Tibet, einst ein selbstständiger Staat auf einem Hochplateau nördlich des Himalaya, wurde Anfang der fünfziger Jahre von China gewaltsam annektiert. Ihr Versprechen, das politische System sowie die religiöse und kulturelle Identität der Tibeter zu respektieren, haben die Kommunisten gebrochen. Stattdessen drängten sie dem abgeschieden Land ihr marxistisches System auf. Die Vergabe der Olympischen Spiele 2008 nach Peking hat nach Ansicht tibetischer Exil-Organisationen die Politik Chinas bestätigt.
Gegen die Herrschaft der Chinesen wehrten sich die Tibeter 1959 in einem erfolglosen Aufstand. Der Dalai Lama, einst die höchste geistige und weltliche Autorität, floh ins Exil nach Indien. Dort wurde er zum Symbol des gewaltlosen Widerstands gegen die Unterdrückung seiner Heimat. Während Zehntausende seiner Landsleute ebenfalls flüchteten, leisteten andere zu Hause Widerstand, der sich immer wieder in Unruhen entlud. Die Chinesen reagierten mit dem Einsatz von Soldaten, scharfen Überwachungsmaßnahmen, strengen Kontrollen des religiösen Lebens und der Zerstörung zahlloser Klöster.
Mit der systematischen Ansiedlung von Chinesen droht die eingesessene Bevölkerung zur Minderheit im eigenen Land zu
werden. Insgesamt leben heute in dem 1,2 Millionen Quadratkilometer großen Land nur 2,5 Millionen Menschen. Ihre wichtigste Erwerbsquelle ist die Landwirtschaft.

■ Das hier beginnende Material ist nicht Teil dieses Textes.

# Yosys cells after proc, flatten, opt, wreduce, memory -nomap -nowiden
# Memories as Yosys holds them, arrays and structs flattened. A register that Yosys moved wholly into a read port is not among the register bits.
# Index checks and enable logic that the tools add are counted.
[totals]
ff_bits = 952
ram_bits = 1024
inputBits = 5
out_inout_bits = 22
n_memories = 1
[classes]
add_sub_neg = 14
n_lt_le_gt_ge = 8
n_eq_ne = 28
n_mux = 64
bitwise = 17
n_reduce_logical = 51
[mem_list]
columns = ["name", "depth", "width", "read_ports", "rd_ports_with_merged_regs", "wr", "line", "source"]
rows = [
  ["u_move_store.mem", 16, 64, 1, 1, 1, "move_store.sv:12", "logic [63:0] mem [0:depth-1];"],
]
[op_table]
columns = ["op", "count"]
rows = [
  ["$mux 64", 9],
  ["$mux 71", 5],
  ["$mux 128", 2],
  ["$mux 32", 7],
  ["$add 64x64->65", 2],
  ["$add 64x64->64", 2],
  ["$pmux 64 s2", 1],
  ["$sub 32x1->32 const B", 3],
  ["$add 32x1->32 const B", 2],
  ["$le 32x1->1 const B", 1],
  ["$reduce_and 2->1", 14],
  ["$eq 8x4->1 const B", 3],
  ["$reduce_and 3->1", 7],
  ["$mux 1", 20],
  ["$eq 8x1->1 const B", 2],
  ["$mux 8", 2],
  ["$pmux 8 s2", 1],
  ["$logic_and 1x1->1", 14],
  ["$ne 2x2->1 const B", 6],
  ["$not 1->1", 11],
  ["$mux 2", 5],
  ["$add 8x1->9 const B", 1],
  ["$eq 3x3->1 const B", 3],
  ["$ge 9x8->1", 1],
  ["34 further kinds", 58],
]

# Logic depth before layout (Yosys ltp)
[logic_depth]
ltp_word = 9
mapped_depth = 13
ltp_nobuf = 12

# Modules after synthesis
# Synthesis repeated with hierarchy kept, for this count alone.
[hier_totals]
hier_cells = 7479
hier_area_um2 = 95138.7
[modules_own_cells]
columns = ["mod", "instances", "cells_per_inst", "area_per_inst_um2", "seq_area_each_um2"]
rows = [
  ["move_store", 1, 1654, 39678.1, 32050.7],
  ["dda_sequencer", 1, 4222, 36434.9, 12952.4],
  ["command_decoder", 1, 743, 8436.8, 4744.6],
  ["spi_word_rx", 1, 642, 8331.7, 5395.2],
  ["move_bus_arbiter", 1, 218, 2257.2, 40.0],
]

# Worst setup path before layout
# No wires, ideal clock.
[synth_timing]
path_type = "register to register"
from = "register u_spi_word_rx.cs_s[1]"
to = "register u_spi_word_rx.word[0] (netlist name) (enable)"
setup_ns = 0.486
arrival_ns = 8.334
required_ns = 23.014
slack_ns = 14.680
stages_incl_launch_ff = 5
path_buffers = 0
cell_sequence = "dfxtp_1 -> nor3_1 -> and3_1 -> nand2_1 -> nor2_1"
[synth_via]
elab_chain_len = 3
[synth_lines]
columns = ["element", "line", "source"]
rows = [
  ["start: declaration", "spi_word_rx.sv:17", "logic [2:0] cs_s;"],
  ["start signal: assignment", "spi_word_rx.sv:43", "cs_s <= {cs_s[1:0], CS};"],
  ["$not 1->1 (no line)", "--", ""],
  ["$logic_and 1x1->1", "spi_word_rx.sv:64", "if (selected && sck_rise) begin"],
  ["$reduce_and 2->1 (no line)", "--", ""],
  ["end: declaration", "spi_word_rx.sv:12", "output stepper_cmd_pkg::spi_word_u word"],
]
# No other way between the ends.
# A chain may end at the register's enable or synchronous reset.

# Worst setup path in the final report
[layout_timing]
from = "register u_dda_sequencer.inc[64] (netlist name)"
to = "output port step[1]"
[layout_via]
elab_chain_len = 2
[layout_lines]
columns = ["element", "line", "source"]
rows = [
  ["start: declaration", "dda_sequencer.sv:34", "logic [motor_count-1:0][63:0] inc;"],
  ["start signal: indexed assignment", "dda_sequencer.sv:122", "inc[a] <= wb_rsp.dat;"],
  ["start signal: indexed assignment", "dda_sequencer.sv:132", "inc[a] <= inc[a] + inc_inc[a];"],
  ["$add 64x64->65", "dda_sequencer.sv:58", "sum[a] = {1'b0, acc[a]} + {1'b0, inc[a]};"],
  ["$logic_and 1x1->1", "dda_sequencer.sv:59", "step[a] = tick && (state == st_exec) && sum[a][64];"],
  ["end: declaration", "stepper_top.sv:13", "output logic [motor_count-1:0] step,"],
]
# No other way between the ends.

Dalai Lama setzt auf »echte Autonomie«
Nicht nur Tibeter beklagen die Situation. Auch die Menschenrechtsorganisation Amnesty International (ai) prangert das Verhalten Chinas an. Im 1965 formal zur »Autonomen Region« erklärten Tibet seien seit 1987 »Tausende von Personen verhaftet (worden), die sich meist friedlich für die Unabhängigkeit ihrer Heimat eingesetzt« hätten. Unter den »hunderten« politischen Gefangenen seien »zahlreiche Nonnen und Mönche«, heißt es in einem kürzlich vorgelegten Bericht.
Während viele Exil-Tibeter die Ausrichtung von Olympia 2008 in China strikt ablehnen, hat der Dalai Lama dies von Fortschritten bei den Menschenrechten abhängig gemacht. Der Friedensnobelpreisträger des Jahres 1989 besteht auch nicht mehr auf einer politischen Unabhängigkeit seiner Heimat, sondern verlangt nur noch eine »echte Autonomie«.